Taking the line with "irq_r <= |(err_nxt & (wr_mask ?" as the first and the line with "if (init_mode_r &&" as the last, set down exactly every line in that range from the entries below, and no more.

▬▬▬▬▬▬▬▬▬▬

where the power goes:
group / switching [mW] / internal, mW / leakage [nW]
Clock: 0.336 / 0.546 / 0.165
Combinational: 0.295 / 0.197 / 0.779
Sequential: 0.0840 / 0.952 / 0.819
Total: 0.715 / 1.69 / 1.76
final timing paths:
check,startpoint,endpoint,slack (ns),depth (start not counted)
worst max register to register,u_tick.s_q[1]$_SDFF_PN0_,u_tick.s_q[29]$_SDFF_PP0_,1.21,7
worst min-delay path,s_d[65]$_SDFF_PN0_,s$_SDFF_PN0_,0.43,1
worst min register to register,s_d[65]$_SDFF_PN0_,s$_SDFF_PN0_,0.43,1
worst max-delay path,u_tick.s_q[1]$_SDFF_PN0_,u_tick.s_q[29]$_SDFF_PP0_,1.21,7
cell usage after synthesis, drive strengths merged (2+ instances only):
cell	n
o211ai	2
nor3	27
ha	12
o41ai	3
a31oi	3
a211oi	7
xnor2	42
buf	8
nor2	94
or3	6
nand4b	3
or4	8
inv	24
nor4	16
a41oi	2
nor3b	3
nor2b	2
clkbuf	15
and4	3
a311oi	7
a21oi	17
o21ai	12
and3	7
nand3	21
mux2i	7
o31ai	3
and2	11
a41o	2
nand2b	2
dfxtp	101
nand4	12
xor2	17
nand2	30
<file path="src/hw/smsc_regs.vh">
// register offsets, field positions, reset values and timing counts for
// the master bus status and control block.
// assumes a 250 MHz core clock and byte addresses on the register port.
`ifndef SMSC_REGS_VH
`define SMSC_REGS_VH

// ----------------------------------------------------------------------
// register offsets
// ----------------------------------------------------------------------
`define SMSC_OFF_STATUS 12'h344
`define SMSC_OFF_CONTROL 12'h348
`define SMSC_OFF_IRQ_MASK 12'h3F0

// ----------------------------------------------------------------------
// status fields
// ----------------------------------------------------------------------
`define SMSC_ST_INIT_DONE 24
`define SMSC_ST_NO_ACK 25
`define SMSC_ST_LOST_ARB 26
`define SMSC_ST_MISPLACED 27
`define SMSC_ST_CHECKSUM 28
`define SMSC_ST_UNMAPPED 29
`define SMSC_ST_ERR_LSB 25
`define SMSC_ST_ERR_MSB 29
`define SMSC_STATUS_RST 32'h00000000

// ----------------------------------------------------------------------
// control fields
// ----------------------------------------------------------------------
`define SMSC_CT_PRESC_MSB 15
`define SMSC_CT_PRESC_LSB 0
`define SMSC_CT_IGN_MASTERS 16
`define SMSC_CT_IGN_CHECKSUM 17
`define SMSC_CT_TOUT_DIS 22
`define SMSC_PRESC_RST 16'h0139
`define SMSC_CONTROL_WMASK 32'h0043FFFF

// ----------------------------------------------------------------------
// timing
// ----------------------------------------------------------------------
`define SMSC_CLK_NS 4
`define SMSC_BASE_NS 32
`define SMSC_BASE_CYC ((`SMSC_BASE_NS + `SMSC_CLK_NS - 1) / `SMSC_CLK_NS)
`define SMSC_ARB_TRIES 16
`define SMSC_TOUT_US 25000
`define SMSC_TOUT_CYC (`SMSC_TOUT_US * 1000 / `SMSC_CLK_NS)

`endif

</file>
<file path="src/hw/smsc_top.v">
// status and control logic of the master bus interface: prescaler clock,
// arbitration retry and abort, error flags, init status, interrupt.
// assumes a bus engine that reports events as one-cycle pulses on mclk.
//
// Summary of operation
// RL1 - each of the first fifteen losses in a row asks for a retry, and the sixteenth loss in a row aborts the transaction and sets the lost-arbitration flag.
// RL2 - an unexpected negative acknowledge during a master transaction sets the no-acknowledge flag.
// RL3 - a start or stop condition seen in an unexpected place sets the misplaced-condition flag.
// RL4 - a bad init checksum or a missing configuration-done command sets the init checksum flag.
// RL5 - an init load aimed at a register that does not exist sets the unmapped-init flag.
// RL6 - in eeprom-init mode the read-only init-done bit sets when init finishes or an init error is found.
// RL7 - the prescaler clock period is 32 ns times the 16-bit prescaler field.
// RL8 - a prescaler field of zero or one stops the prescaler clock.
// RL9 - the prescaler field comes out of reset holding 0x0139 for 100 kHz.
// RL10 - with ignore-other-masters set, a lost arbitration neither retries nor aborts and the transaction goes on.
// RL11 - with ignore-checksum set, checksum failures are never reported.
// RL12 - with timeout-disable set, no bus timeout is ever detected.
// RL13 - an error flag stays set until a one is written to its bit, and a zero leaves it alone.
//
// The address-and-strobe port was decided locally.
`include "smsc_regs.vh"
`timescale 1ns/1ps
`default_nettype none

module smsc_top #(
    parameter TOUT_CYCLES = `SMSC_TOUT_CYC,
    parameter TOUT_W = 23
) (
    // clock and reset
    input wire mclk,
    input wire sys_rst,
    // register port
    input wire [11:0] reg_addr,
    input wire [31:0] reg_wdata,
    input wire reg_wr,
    input wire reg_rd,
    output reg [31:0] reg_rdata_r,
    // configuration strap
    input wire eeprom_init_mode,
    // events from the bus engine
    input wire txn_start,
    input wire arb_won,
    input wire arb_lost,
    input wire nack_seen,
    input wire misplaced_cond,
    input wire bus_clk_low,
    // events from the init sequencer
    input wire init_finished,
    input wire checksum_bad,
    input wire cfg_done_missing,
    input wire unmapped_init,
    // controls to the bus engine
    output reg presc_clk_r,
    output reg presc_tick_r,
    output reg arb_retry_r,
    output reg arb_abort_r,
    output reg ignore_masters_r,
    output reg bus_timeout_r,
    // interrupt
    output reg irq_r
);

    // ------------------------------------------------------------------
    // register file
    // ------------------------------------------------------------------
    reg [31:0] control_r;
    reg [4:0] err_r;
    reg [4:0] err_nxt;
    reg [4:0] mask_r;
    reg init_done_r;
    reg init_mode_r;
    reg strap_taken_r;
    reg [4:0] err_set;
    reg [4:0] err_clr;
    wire wr_status = reg_wr && (reg_addr == `SMSC_OFF_STATUS);
    wire wr_control = reg_wr && (reg_addr == `SMSC_OFF_CONTROL);
    wire wr_mask = reg_wr && (reg_addr == `SMSC_OFF_IRQ_MASK);
    wire [15:0] presc_w = control_r[`SMSC_CT_PRESC_MSB:`SMSC_CT_PRESC_LSB];
    wire ign_cs_w = control_r[`SMSC_CT_IGN_CHECKSUM];
    wire tout_dis_w = control_r[`SMSC_CT_TOUT_DIS];
    wire [31:0] status_w;
    reg lost_abort;

    assign status_w = {2'h0, err_r, init_done_r, 24'h000000};

    // ------------------------------------------------------------------
    // control register
    // ------------------------------------------------------------------
    always @(posedge mclk) begin
        if (sys_rst) begin
            // RL9 - boot prescaler value
            control_r <= {16'h0000, `SMSC_PRESC_RST};
            ignore_masters_r <= 1'b0;
        end else begin
            if (wr_control) begin
                control_r <= reg_wdata & `SMSC_CONTROL_WMASK;
            end
            ignore_masters_r <= wr_control ?
                reg_wdata[`SMSC_CT_IGN_MASTERS] :
                control_r[`SMSC_CT_IGN_MASTERS];
        end
    end

    // ------------------------------------------------------------------
    // error flags
    // ------------------------------------------------------------------
    always @* begin
        err_set = 5'h00;
        // RL2 - no acknowledge
        err_set[`SMSC_ST_NO_ACK - `SMSC_ST_ERR_LSB] = nack_seen;
        // RL1 - abort after losses
        err_set[`SMSC_ST_LOST_ARB - `SMSC_ST_ERR_LSB] = lost_abort;
        // RL3 - misplaced start or stop
        err_set[`SMSC_ST_MISPLACED - `SMSC_ST_ERR_LSB] = misplaced_cond;
        // RL4 - checksum or missing done
        // RL11 - checksum always passes
        err_set[`SMSC_ST_CHECKSUM - `SMSC_ST_ERR_LSB] =
            (checksum_bad && !ign_cs_w) || cfg_done_missing;
        // RL5 - unmapped init target
        err_set[`SMSC_ST_UNMAPPED - `SMSC_ST_ERR_LSB] = unmapped_init;
        err_clr = wr_status ?
            reg_wdata[`SMSC_ST_ERR_MSB:`SMSC_ST_ERR_LSB] : 5'h00;
        // RL13 - write one to clear, set wins
        err_nxt = (err_r & ~err_clr) | err_set;
    end

    always @(posedge mclk) begin
        if (sys_rst) begin
            err_r <= 5'h00;
            mask_r <= 5'h00;
            irq_r <= 1'b0;
        end else begin
            err_r <= err_nxt;
            if (wr_mask) begin
                mask_r <= reg_wdata[`SMSC_ST_ERR_MSB:`SMSC_ST_ERR_LSB];
            end
            // level interrupt follows the flags in the same cycle, from err_nxt
            irq_r <= |(err_nxt & (wr_mask ?
                reg_wdata[`SMSC_ST_ERR_MSB:`SMSC_ST_ERR_LSB] : mask_r));
        end
    end

    // ------------------------------------------------------------------
    // init status
    // ------------------------------------------------------------------
    // strap is caught on the first clock after reset release, not in reset
    always @(posedge mclk) begin
        if (sys_rst) begin
            strap_taken_r <= 1'b0;
            init_mode_r <= 1'b0;
            init_done_r <= 1'b0;
        end else begin
            if (!strap_taken_r) begin
                strap_taken_r <= 1'b1;
                init_mode_r <= eeprom_init_mode;
            end
            // RL6 - done on finish or error
            if (init_mode_r && (init_finished || cfg_done_missing ||
                    unmapped_init || (checksum_bad && !ign_cs_w))) begin
                init_done_r <= 1'b1;
            end
        end
    end

    // ------------------------------------------------------------------
    // read port
    // ------------------------------------------------------------------
    always @(posedge mclk) begin
        if (sys_rst) begin
            reg_rdata_r <= 32'h00000000;
        end else if (reg_rd) begin
            case (reg_addr)
                `SMSC_OFF_STATUS: reg_rdata_r <= status_w;
                `SMSC_OFF_CONTROL: reg_rdata_r <= control_r;
                `SMSC_OFF_IRQ_MASK: reg_rdata_r <= {2'h0, mask_r, 25'h0};
                default: reg_rdata_r <= 32'h00000000;
            endcase
        end else begin
            reg_rdata_r <= 32'h00000000;
        end
    end

    // ------------------------------------------------------------------
    // prescaler clock
    // ------------------------------------------------------------------
    // base tick every 32 ns; period counts whole base ticks, so the
    // prescaler output is coarse but glitch free
    localparam BASE_CYC = `SMSC_BASE_CYC;
    reg [3:0] base_cnt_r;
    reg [15:0] presc_cnt_r;
    wire presc_run = (presc_w > 16'h0001);
    wire base_tick = (base_cnt_r == BASE_CYC[3:0] - 4'h1);

    always @(posedge mclk) begin
        if (sys_rst) begin
            base_cnt_r <= 4'h0;
            presc_cnt_r <= 16'h0000;
            presc_clk_r <= 1'b0;
            presc_tick_r <= 1'b0;
        end else if (!presc_run) begin
            // RL8 - stopped at zero or one
            base_cnt_r <= 4'h0;
            presc_cnt_r <= 16'h0000;
            presc_clk_r <= 1'b0;
            presc_tick_r <= 1'b0;
        end else begin
            base_cnt_r <= base_tick ? 4'h0 : base_cnt_r + 4'h1;
            presc_tick_r <= 1'b0;
            if (base_tick) begin
                // RL7 - period of N base ticks
                if (presc_cnt_r >= presc_w - 16'h0001) begin
                    presc_cnt_r <= 16'h0000;
                    presc_tick_r <= 1'b1;
                    presc_clk_r <= 1'b1;
                end else begin
                    presc_cnt_r <= presc_cnt_r + 16'h0001;
                    if (presc_cnt_r + 16'h0001 >= {1'b0, presc_w[15:1]}) begin
                        presc_clk_r <= 1'b0;
                    end
                end
            end
        end
    end

    // ------------------------------------------------------------------
    // arbitration retry
    // ------------------------------------------------------------------
    localparam ARB_LAST = `SMSC_ARB_TRIES - 1;
    reg [4:0] loss_cnt_r;
    wire ign_om_w = control_r[`SMSC_CT_IGN_MASTERS];

    always @* begin
        lost_abort = arb_lost && !ign_om_w &&
            (loss_cnt_r == ARB_LAST[4:0]);
    end

    always @(posedge mclk) begin
        if (sys_rst) begin
            loss_cnt_r <= 5'h00;
            arb_retry_r <= 1'b0;
            arb_abort_r <= 1'b0;
        end else begin
            arb_retry_r <= 1'b0;
            arb_abort_r <= 1'b0;
            if (txn_start || arb_won) begin
                loss_cnt_r <= 5'h00;
            end else if (arb_lost && ign_om_w) begin
                // RL10 - other masters ignored
                loss_cnt_r <= 5'h00;
            end else if (arb_lost) begin
                // RL1 - retry then abort
                if (lost_abort) begin
                    loss_cnt_r <= 5'h00;
                    arb_abort_r <= 1'b1;
                end else begin
                    loss_cnt_r <= loss_cnt_r + 5'h01;
                    arb_retry_r <= 1'b1;
                end
            end
        end
    end

    // ------------------------------------------------------------------
    // bus timeout
    // ------------------------------------------------------------------
    reg [TOUT_W-1:0] tout_cnt_r;

    always @(posedge mclk) begin
        if (sys_rst) begin
            tout_cnt_r <= {TOUT_W{1'b0}};
            bus_timeout_r <= 1'b0;
        end else if (tout_dis_w || !bus_clk_low) begin
            // RL12 - timeouts disabled, or bus clock not held low
            tout_cnt_r <= {TOUT_W{1'b0}};
            bus_timeout_r <= 1'b0;
        end else begin
            bus_timeout_r <= 1'b0;
            if (tout_cnt_r == TOUT_CYCLES[TOUT_W-1:0] - 1'b1) begin
                tout_cnt_r <= {TOUT_W{1'b0}};
                bus_timeout_r <= 1'b1;
            end else begin
                tout_cnt_r <= tout_cnt_r + 1'b1;
            end
        end
    end

endmodule // smsc_top

`default_nettype wire

</file>
<file path="src/hdl/bcp_pkg.sv">
// bcp_pkg: constants and types of the channel program register bank
// assumes nothing beyond a SystemVerilog compiler
package bcp_pkg;

  // ***********************************************************
  // geometry and sub-addresses
  // ***********************************************************
  localparam int unsigned NUM_CH = 8;
  localparam logic [7:0] SUB_GLOBAL = 8'h00;
  localparam logic [7:0] SUB_CH_FIRST = 8'h01;
  localparam logic [7:0] SUB_CH_LAST = 8'h08;
  // serial device address; value is arbitrary
  localparam logic [6:0] DEV_ADDR = 7'h2a;

  // ***********************************************************
  // program register layout and reset values
  // ***********************************************************
  localparam int unsigned BIT_ENABLE = 7;
  localparam int unsigned BIT_FCCM = 6;
  localparam int unsigned BIT_PHASE_HI = 5;
  localparam int unsigned BIT_PHASE_LO = 4;
  localparam int unsigned BIT_FB_HI = 3;
  localparam int unsigned BIT_FB_LO = 0;
  localparam logic RST_ENABLE = 1'b0;
  localparam logic RST_FCCM = 1'b0;
  localparam logic [3:0] RST_FB_CODE = 4'hc;
  // per-channel phase defaults, channel 1 in the low pair
  localparam logic [15:0] RST_PHASE_ALL = 16'he4e4;

  // global register: all zero at reset; chosen field positions
  localparam logic [7:0] RST_GLOBAL = 8'h00;
  localparam int unsigned GBIT_IGNORE_EN = 3;
  localparam int unsigned GBIT_PULLDOWN = 2;
  localparam int unsigned GBIT_SLOW_EDGE = 1;

  // ***********************************************************
  // feedback reference mapping, millivolts
  // ***********************************************************
  localparam logic [9:0] FB_MIN_MV = 10'h1a9; // 425
  localparam logic [9:0] FB_STEP_MV = 10'h019; // 25

  // ***********************************************************
  // switching clock and phase timing
  // ***********************************************************
  localparam int unsigned CLK_PERIOD_PS = 4000;
  localparam int unsigned SW_PERIOD_NS = 500;
  localparam int unsigned SW_QUARTER_CYC =
    (SW_PERIOD_NS * 1000) / CLK_PERIOD_PS / 4;

  // ***********************************************************
  // capacitor-scaled intervals, ms per nF
  // ***********************************************************
  localparam logic [4:0] RST_MS_PER_NF = 5'h17; // 23
  localparam logic [4:0] PB_LO_MS_PER_NF = 5'h05;
  localparam logic [4:0] IRQ_PW_MS_PER_NF = 5'h05;

  typedef struct packed {
    logic enable;
    logic fccm;
    logic [1:0] phase;
    logic [3:0] fb_code;
  } bcp_prog_t;

  typedef enum logic [7:0] {
    BCP_IDLE = 8'h01,
    BCP_ADDR = 8'h02,
    BCP_ACK_A = 8'h04,
    BCP_SUB = 8'h08,
    BCP_ACK_S = 8'h10,
    BCP_DATA = 8'h20,
    BCP_READ = 8'h40,
    BCP_RACK = 8'h80
  } bcp_state_t;

  function automatic logic [9:0] bcp_fb_mv(input logic [3:0] code);
    bcp_fb_mv = FB_MIN_MV + 10'(code * FB_STEP_MV);
  endfunction

  function automatic logic [19:0] bcp_scale(input logic [11:0] ct_nf,
                                            input logic [4:0] k);
    bcp_scale = 20'(ct_nf * k);
  endfunction

endpackage

</file>
<file path="src/hdl/bcp_sync3.sv">
// bcp_sync3: three-stage input synchroniser with agreement filter
// assumes asynchronous inputs and a single core clock
`timescale 1ns/1ps
`default_nettype none
module bcp_sync3 #(
  parameter int unsigned W = 1,
  parameter logic [W-1:0] INIT = '0
) (
  input wire logic core_clk,
  input wire logic nrst,
  input wire logic [W-1:0] async_in,
  output logic [W-1:0] level
);
  logic [W-1:0] s1_reg;
  logic [W-1:0] s2_reg;
  logic [W-1:0] s3_reg;

  always_ff @(posedge core_clk or negedge nrst) begin
    if (!nrst) begin
      s1_reg <= INIT;
      s2_reg <= INIT;
      s3_reg <= INIT;
    end else begin
      s1_reg <= async_in;
      s2_reg <= s1_reg;
      s3_reg <= s2_reg;
    end
  end

  // a bit only moves once stages two and three agree
  always_ff @(posedge core_clk or negedge nrst) begin
    if (!nrst) begin
      level <= INIT;
    end else begin
      for (int i = 0; i < W; i++) begin
        if (s2_reg[i] == s3_reg[i]) begin
          level[i] <= s3_reg[i];
        end
      end
    end
  end
endmodule // bcp_sync3
`default_nettype wire

</file>
<file path="src/hdl/bcp_regs.sv">
// bcp_regs: serial-programmed channel and global registers of an
// eight-channel step-down converter, with per-channel outputs
// assumes open-drain serial pins resolved outside; core_clk 250 MHz
//
// Behaviour
// - enable bit 7 resets to zero; regulator off unless enabled otherwise.
// - enable pin also turns regulator on, using its program register, unless global bit 3 is set.
// - mode bit 6 zero selects pulse skipping, one forced continuous.
// - phase code sets switch-high delay 0, 90, 180, 270 degrees.
// - channel n loads phase default (n-1) mod 4 at reset; channels n and n+4 share one.
// - feedback code maps linearly, 425 mV plus 25 mV per step.
// - feedback code resets to 1100, 725 mV.
// - global register resets to zero and acts on all channels.
// - pushbutton, pulse and reset intervals scale with timing capacitor.
// - channel n program register sits at sub-address n, 01h to 08h.
`timescale 1ns/1ps
`default_nettype none
module bcp_regs
  import bcp_pkg::*;
(
  input wire logic core_clk,
  input wire logic nrst,
  input wire logic scl_i,
  input wire logic sda_i,
  output logic sda_o,
  output logic sda_oe_n,
  input wire logic [NUM_CH-1:0] en_pin,
  input wire logic [11:0] ct_nf,
  output bcp_prog_t [NUM_CH-1:0] ch_prog,
  output logic [NUM_CH-1:0] ch_on,
  output logic [NUM_CH-1:0] ch_fccm,
  output logic [NUM_CH-1:0] sw_start,
  output logic [NUM_CH*10-1:0] ch_ref_mv,
  output logic [7:0] global_cfg,
  output logic sw_pulldown,
  output logic sw_slow_edge,
  output logic [19:0] rst_ms,
  output logic [19:0] pb_lo_ms,
  output logic [19:0] irq_pw_ms
);

  // ***********************************************************
  // pin synchronisers
  // ***********************************************************
  logic scl_f, sda_f;
  logic [NUM_CH-1:0] en_f;
  bcp_sync3 #(.W(2), .INIT(2'h3)) u_sync_bus (
    .core_clk(core_clk),
    .nrst(nrst),
    .async_in({scl_i, sda_i}),
    .level({scl_f, sda_f})
  );

  bcp_sync3 #(.W(NUM_CH), .INIT('0)) u_sync_en (
    .core_clk(core_clk),
    .nrst(nrst),
    .async_in(en_pin),
    .level(en_f)
  );

  logic scl_q_reg, sda_q_reg;
  always_ff @(posedge core_clk or negedge nrst) begin
    if (!nrst) begin
      scl_q_reg <= 1'b1;
      sda_q_reg <= 1'b1;
    end else begin
      scl_q_reg <= scl_f;
      sda_q_reg <= sda_f;
    end
  end

  logic scl_rise, scl_fall, bus_start, bus_stop;
  assign scl_rise = scl_f & ~scl_q_reg;
  assign scl_fall = ~scl_f & scl_q_reg;
  assign bus_start = scl_f & scl_q_reg & sda_q_reg & ~sda_f;
  assign bus_stop = scl_f & scl_q_reg & ~sda_q_reg & sda_f;

  // ***********************************************************
  // serial slave
  // ***********************************************************
  bcp_state_t state_reg;
  logic [3:0] cnt_reg;
  logic [7:0] shift_reg, sub_reg, tx_reg, rd_byte;
  logic rw_reg, nack_reg, drive_reg, wr_stb;
  function automatic logic sub_is_ch(input logic [7:0] a);
    sub_is_ch = (a >= SUB_CH_FIRST) && (a <= SUB_CH_LAST);
  endfunction
  // commit at the falling edge that ends the eighth data bit
  assign wr_stb = scl_fall && (state_reg == BCP_DATA) &&
                  (cnt_reg == 4'h8);

  always_ff @(posedge core_clk or negedge nrst) begin
    if (!nrst) begin
      state_reg <= BCP_IDLE;
      cnt_reg <= 4'h0;
      shift_reg <= 8'h00;
      sub_reg <= 8'h00;
      tx_reg <= 8'h00;
      rw_reg <= 1'b0;
      nack_reg <= 1'b0;
      drive_reg <= 1'b0;
    end else if (bus_start) begin
      state_reg <= BCP_ADDR;
      cnt_reg <= 4'h0;
      drive_reg <= 1'b0;
    end else if (bus_stop) begin
      state_reg <= BCP_IDLE;
      drive_reg <= 1'b0;
    end else if (scl_rise) begin
      unique case (state_reg)
        BCP_ADDR, BCP_SUB, BCP_DATA: begin
          shift_reg <= {shift_reg[6:0], sda_f};
          cnt_reg <= cnt_reg + 4'h1;
        end
        BCP_RACK: nack_reg <= sda_f;
        default: ;
      endcase
    end else if (scl_fall) begin
      unique case (state_reg)
        BCP_ADDR: begin
          if (cnt_reg == 4'h8) begin
            if (shift_reg[7:1] == DEV_ADDR) begin
              state_reg <= BCP_ACK_A;
              rw_reg <= shift_reg[0];
              drive_reg <= 1'b1;
            end else begin
              state_reg <= BCP_IDLE;
            end
          end
        end
        BCP_ACK_A: begin
          cnt_reg <= 4'h0;
          if (rw_reg) begin
            state_reg <= BCP_READ;
            tx_reg <= rd_byte;
            drive_reg <= ~rd_byte[7];
          end else begin
            state_reg <= BCP_SUB;
            drive_reg <= 1'b0;
          end
        end
        BCP_SUB: begin
          if (cnt_reg == 4'h8) begin
            sub_reg <= shift_reg;
            state_reg <= BCP_ACK_S;
            drive_reg <= 1'b1;
          end
        end
        BCP_ACK_S: begin
          cnt_reg <= 4'h0;
          state_reg <= BCP_DATA;
          drive_reg <= 1'b0;
        end
        BCP_DATA: begin
          if (cnt_reg == 4'h8) begin
            // acknowledge and step to the next sub-address
            state_reg <= BCP_ACK_S;
            sub_reg <= sub_reg + 8'h01;
            drive_reg <= 1'b1;
          end
        end
        BCP_READ: begin
          if (cnt_reg == 4'h7) begin
            state_reg <= BCP_RACK;
            sub_reg <= sub_reg + 8'h01;
            drive_reg <= 1'b0;
          end else begin
            cnt_reg <= cnt_reg + 4'h1;
            tx_reg <= {tx_reg[6:0], 1'b0};
            drive_reg <= ~tx_reg[6];
          end
        end
        BCP_RACK: begin
          cnt_reg <= 4'h0;
          if (nack_reg) begin
            state_reg <= BCP_IDLE;
          end else begin
            state_reg <= BCP_READ;
            tx_reg <= rd_byte;
            drive_reg <= ~rd_byte[7];
          end
        end
        BCP_IDLE: ;
      endcase
    end
  end
  // open drain: only ever pull low, enable active low
  assign sda_o = 1'b0;
  assign sda_oe_n = ~drive_reg;

  // ***********************************************************
  // register storage
  // ***********************************************************
  always_ff @(posedge core_clk or negedge nrst) begin
    if (!nrst) begin
      for (int i = 0; i < NUM_CH; i++) begin
        ch_prog[i].enable <= RST_ENABLE;
        ch_prog[i].fccm <= RST_FCCM;
        ch_prog[i].phase <= RST_PHASE_ALL[2*i +: 2];
        ch_prog[i].fb_code <= RST_FB_CODE;
      end
    end else if (wr_stb && sub_is_ch(sub_reg)) begin
      // sub-address n selects channel n
      ch_prog[3'(sub_reg - SUB_CH_FIRST)] <= shift_reg;
    end
  end

  always_ff @(posedge core_clk or negedge nrst) begin
    if (!nrst) begin
      global_cfg <= RST_GLOBAL;
    end else if (wr_stb && (sub_reg == SUB_GLOBAL)) begin
      global_cfg <= shift_reg;
    end
  end

  // unmapped sub-addresses read as zero and ignore writes
  always_comb begin
    rd_byte = 8'h00;
    if (sub_reg == SUB_GLOBAL) begin
      rd_byte = global_cfg;
    end else if (sub_is_ch(sub_reg)) begin
      rd_byte = ch_prog[3'(sub_reg - SUB_CH_FIRST)];
    end
  end

  // ***********************************************************
  // channel controls
  // ***********************************************************
  always_ff @(posedge core_clk or negedge nrst) begin
    if (!nrst) begin
      ch_on <= '0;
      ch_fccm <= '0;
      ch_ref_mv <= '0;
      sw_pulldown <= 1'b0;
      sw_slow_edge <= 1'b0;
    end else begin
      for (int i = 0; i < NUM_CH; i++) begin
        // pin enable still obeys the register's other fields
        ch_on[i] <= ch_prog[i].enable |
                    (en_f[i] & ~global_cfg[GBIT_IGNORE_EN]);
        ch_fccm[i] <= ch_prog[i].fccm;
        ch_ref_mv[10*i +: 10] <= bcp_fb_mv(ch_prog[i].fb_code);
      end
      sw_pulldown <= global_cfg[GBIT_PULLDOWN];
      sw_slow_edge <= global_cfg[GBIT_SLOW_EDGE];
    end
  end

  // ***********************************************************
  // switching clock quarters and phase starts
  // ***********************************************************
  logic [15:0] qcnt_reg;
  logic [1:0] quad_reg;
  logic quad_tick;
  assign quad_tick = (qcnt_reg == 16'(SW_QUARTER_CYC - 1));
  always_ff @(posedge core_clk or negedge nrst) begin
    if (!nrst) begin
      qcnt_reg <= 16'h0000;
      quad_reg <= 2'h0;
    end else if (quad_tick) begin
      qcnt_reg <= 16'h0000;
      quad_reg <= quad_reg + 2'h1;
    end else begin
      qcnt_reg <= qcnt_reg + 16'h0001;
    end
  end
  // quadrant 0 start is the internal clock rising edge
  always_ff @(posedge core_clk or negedge nrst) begin
    if (!nrst) begin
      sw_start <= '0;
    end else begin
      for (int i = 0; i < NUM_CH; i++) begin
        sw_start[i] <= quad_tick && ch_on[i] &&
                       ((quad_reg + 2'h1) == ch_prog[i].phase);
      end
    end
  end

  // ***********************************************************
  // capacitor-scaled intervals
  // ***********************************************************
  always_ff @(posedge core_clk or negedge nrst) begin
    if (!nrst) begin
      rst_ms <= 20'h00000;
      pb_lo_ms <= 20'h00000;
      irq_pw_ms <= 20'h00000;
    end else begin
      rst_ms <= bcp_scale(ct_nf, RST_MS_PER_NF);
      pb_lo_ms <= bcp_scale(ct_nf, PB_LO_MS_PER_NF);
      irq_pw_ms <= bcp_scale(ct_nf, IRQ_PW_MS_PER_NF);
    end
  end

endmodule // bcp_regs
`default_nettype wire

</file>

▬▬▬▬▬▬▬▬▬▬

YOUR RESPONSE:
            irq_r <= |(err_nxt & (wr_mask ?
                reg_wdata[`SMSC_ST_ERR_MSB:`SMSC_ST_ERR_LSB] : mask_r));
        end
    end

    // ------------------------------------------------------------------
    // init status
    // ------------------------------------------------------------------
    // strap is caught on the first clock after reset release, not in reset
    always @(posedge mclk) begin
        if (sys_rst) begin
            strap_taken_r <= 1'b0;
            init_mode_r <= 1'b0;
            init_done_r <= 1'b0;
        end else begin
            if (!strap_taken_r) begin
                strap_taken_r <= 1'b1;
                init_mode_r <= eeprom_init_mode;
            end
            // RL6 - done on finish or error
            if (init_mode_r && (init_finished || cfg_done_missing ||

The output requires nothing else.